Si la predicación es una mediación, debemos tener cuidado de no convertir a los fieles o a Dios mismo en espectadores de nuestro ministerio…

La predicación es una traducción

«Si vuestra lengua no produce un mensaje inteligible, ¿cómo podréis reconocer lo que se dice?» (1 Cor 14,9) La predicación es una traducción porque el Verbo se hizo carne. Se hizo visible y habló la lengua de sus contemporáneos para evocar el misterio de la misericordia y la salvación.

«Naturalmente, palabras importantes de la tradición – como sacrificio de expiación, redención del sacrificio de Cristo, pecado original – son hoy incomprensibles como tales. No podemos trabajar simplemente con grandes fórmulas que son verdaderas, pero que ya no encuentran su contexto en el mundo de hoy. A través del estudio y de lo que nos dicen los maestros de teología y nuestra experiencia personal de Dios, debemos dar forma concreta a estas importantes palabras, traducirlas, para que puedan formar parte del anuncio de Dios al hombre de hoy». (Benedicto XVI, Discurso al clero en Roma, 27 de febrero de 2009)

Nuestro vocabulario religioso no siempre es audible. Cuando utilizamos el término «conversión» en nuestra predicación, mucha gente pensará que estamos hablando de un cambio de religión. Los más fieles entenderán que estamos llamando a esta transformación del corazón a través del poder del Evangelio.

La predicación es un esfuerzo de traducción, porque se nos invita a «dar razón de la esperanza que hay en nosotros» (1 Pe 3,15). El reto es servir al misterio sin aplanarlo, abrir los tesoros del conocimiento y no encerrar el Reino de los Cielos (Mt 23,13).

Otra forma de traducir es encontrar imágenes que evoquen algo en la imaginación de la gente. Es el sentido profundo de las parábolas lo que permite unir el misterio de Dios y la vida cotidiana de las personas. «A primera vista, al oyente no le cuesta entrar en el mundo ordinario de la parábola, pero muy pronto se da cuenta de que hay precisamente algo que no encaja en la vida cotidiana, que lo ordinario está adquiriendo, en las palabras de Jesús, un carácter extraordinario: el sembrador que desperdicia la semilla, una gallina que es la Salvadora, un pastor que abandona noventa y nueve ovejas para buscar otra… Así se realiza la reconciliatio oppositorum, que Aquel que es extraordinariamente ordinario vino a predicar y sintetizar en sí mismo: el Hijo de Dios que es Hijo del Hombre. «[2]

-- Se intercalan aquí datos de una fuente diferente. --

### src/rtl/srl_wel_latch.sv
module srl_wel_latch (
    input  logic clk,
    input  logic rst_n,
    input  logic set_i,
    input  logic clr_i,
    output logic q_o
);

    always_ff @(posedge clk or negedge rst_n) begin
        if (!rst_n) begin
            q_o <= 1'b0;
        end else if (clr_i) begin
            q_o <= 1'b0;
        end else if (set_i) begin
            q_o <= 1'b1;
        end
    end

endmodule

### src/rtl/srl_lock_rule.sv
module srl_lock_rule (
    input  logic wp_n_i,
    input  logic bpl_i,
    input  logic wel_i,
    output logic grant_o
);

    logic locked;

    always_comb begin
        locked  = !wp_n_i && bpl_i;
        grant_o = wel_i && !locked;
    end

endmodule

### src/rtl/srl_fsm.sv
module srl_fsm
    import srl_pkg::*;
(
    input  logic clk,
    input  logic rst_n,
    input  logic req_i,
    input  logic grant_i,
    output logic cap_en_o,
    output logic load_en_o,
    output logic wel_clr_o,
    output logic accept_o,
    output logic reject_o
);

    srl_state_e state_q;
    srl_state_e state_d;

    always_ff @(posedge clk or negedge rst_n) begin
        if (!rst_n) begin
            state_q <= ST_IDLE;
        end else begin
            state_q <= state_d;
        end
    end

    always_comb begin
        state_d = state_q;
        unique case (state_q)
            ST_IDLE:   if (req_i) state_d = ST_CHECK;
            ST_CHECK:  state_d = grant_i ? ST_COMMIT : ST_REFUSE;
            ST_COMMIT: state_d = ST_IDLE;
            ST_REFUSE: state_d = ST_IDLE;
            default:   state_d = ST_IDLE;
        endcase
    end

    always_comb begin
        cap_en_o  = 1'b0;
        load_en_o = 1'b0;
        wel_clr_o = 1'b0;
        accept_o  = 1'b0;
        reject_o  = 1'b0;
        unique case (state_q)
            ST_IDLE:   cap_en_o = req_i;
            ST_CHECK: begin
                wel_clr_o = 1'b1;
                load_en_o = grant_i;
            end
            ST_COMMIT: accept_o = 1'b1;
            ST_REFUSE: reject_o = 1'b1;
            default:   ;
        endcase
    end

endmodule

### src/rtl/srl_stat_reg.sv
module srl_stat_reg
    import srl_pkg::*;
(
    input  logic            clk,
    input  logic            rst_n,
    input  logic            load_en_i,
    input  logic            wr_bpl_i,
    input  logic [BP_W-1:0] wr_bp_i,
    input  logic            wel_i,
    output logic [SR_W-1:0] stat_o,
    output logic [BP_W-1:0] bp_o
);

    logic bpl_q;

    always_ff @(posedge clk or negedge rst_n) begin
        if (!rst_n) begin
            bpl_q <= BPL_RST;
        end else if (load_en_i) begin
            bpl_q <= wr_bpl_i;
        end
    end

    generate
        for (genvar i = 0; i < BP_W; i++) begin : g_bp
            always_ff @(posedge clk or negedge rst_n) begin
                if (!rst_n) begin
                    bp_o[i] <= BP_RST[i];
                end else if (load_en_i) begin
                    bp_o[i] <= wr_bp_i[i];
                end
            end
        end
    endgenerate

    always_comb begin
        stat_o                   = '0;
        stat_o[BPL_POS]          = bpl_q;
        stat_o[BP_LSB +: BP_W]   = bp_o;
        stat_o[WEL_POS]          = wel_i;
    end

endmodule

### src/rtl/srl_status_lock.sv
module srl_status_lock
    import srl_pkg::*;
(
    input  logic            clk,
    input  logic            rst_n,
    input  logic            wrsr_req,
    input  logic [SR_W-1:0] wrsr_data,
    input  logic            wp_n,
    input  logic            wel_set,
    output logic [SR_W-1:0] stat_q,
    output logic [BP_W-1:0] bp_o,
    output logic            wel_q,
    output logic            wr_accept,
    output logic            wr_reject
);

    logic            cap_en;
    logic            load_en;
    logic            wel_clr;
    logic            grant;
    logic            hold_bpl;
    logic [BP_W-1:0] hold_bp;
    logic            spare_bits_unused;

    // Bits outside the protection fields are read-only; drop them here.
    assign spare_bits_unused = ^{wrsr_data[6], wrsr_data[1:0]};

    always_ff @(posedge clk or negedge rst_n) begin
        if (!rst_n) begin
            hold_bpl <= 1'b0;
            hold_bp  <= '0;
        end else if (cap_en) begin
            hold_bpl <= wrsr_data[BPL_POS];
            hold_bp  <= wrsr_data[BP_LSB +: BP_W];
        end
    end

    srl_wel_latch u_wel (
        .clk   (clk),
        .rst_n (rst_n),
        .set_i (wel_set),
        .clr_i (wel_clr),
        .q_o   (wel_q)
    );

    srl_lock_rule u_rule (
        .wp_n_i  (wp_n),
        .bpl_i   (stat_q[BPL_POS]),
        .wel_i   (wel_q),
        .grant_o (grant)
    );

    srl_fsm u_fsm (
        .clk       (clk),
        .rst_n     (rst_n),
        .req_i     (wrsr_req),
        .grant_i   (grant),
        .cap_en_o  (cap_en),
        .load_en_o (load_en),
        .wel_clr_o (wel_clr),
        .accept_o  (wr_accept),
        .reject_o  (wr_reject)
    );

    srl_stat_reg u_stat (
        .clk       (clk),
        .rst_n     (rst_n),
        .load_en_i (load_en),
        .wr_bpl_i  (hold_bpl),
        .wr_bp_i   (hold_bp),
        .wel_i     (wel_q),
        .stat_o    (stat_q),
        .bp_o      (bp_o)
    );

endmodule

### config.mk
export PLATFORM = sky130hd
export DESIGN_NAME = srl_status_lock
export DESIGN_NICKNAME = d
export VERILOG_FILES = /design/src/rtl/srl_pkg.sv /design/src/rtl/srl_wel_latch.sv /design/src/rtl/srl_lock_rule.sv /design/src/rtl/srl_fsm.sv /design/src/rtl/srl_stat_reg.sv /design/src/rtl/srl_status_lock.sv
export SDC_FILE = /design/constraint.sdc
export NUM_CORES = 1
export LEC_CHECK = 0
export ABC_CLOCK_PERIOD_IN_PS = 1940
export BUFFER_PORTS_ARGS = -buffer_cell sky130_fd_sc_hd__buf_4
export CAP_MARGIN = 30
export CORE_UTILIZATION = 43
export DETAILED_ROUTE_END_ITERATION = 10
export MAX_ROUTING_LAYER = met4
export PLACE_DENSITY_LB_ADDON = 0.1
export SKIP_LAST_GASP = 1
export SLEW_MARGIN = 20
export SYNTH_ARGS = -nofsm -noshare
export SYNTH_HDL_FRONTEND = slang
export SYNTH_HIERARCHICAL = 1
export SYNTH_SLANG_ARGS = --single-unit
### constraint.sdc
create_clock -name clk -period 1.94 [get_ports clk]
set_input_delay 0.388 -clock clk [delete_from_list [all_inputs] [get_ports clk]]
set_output_delay 0.388 -clock clk [all_outputs]
set_load 0.01 [all_outputs]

«Queremos ver a Jesús» (Jn 12,21) es la petición que se hace a Felipe en el Evangelio de San Juan. Es también lo que puede resonar en el corazón de los predicadores con sencillez y fe.

[1] Congregación para el Culto Divino y la Disciplina, Directorio sobre la homilía, París, Les éditions du Cerf, 2015, p. 14-15.

[2] Nicolas Steeves, Gaetano Piccolo, Et moi, je te dis : imagine, París, Les éditions du Cerf, 2018, p. 100.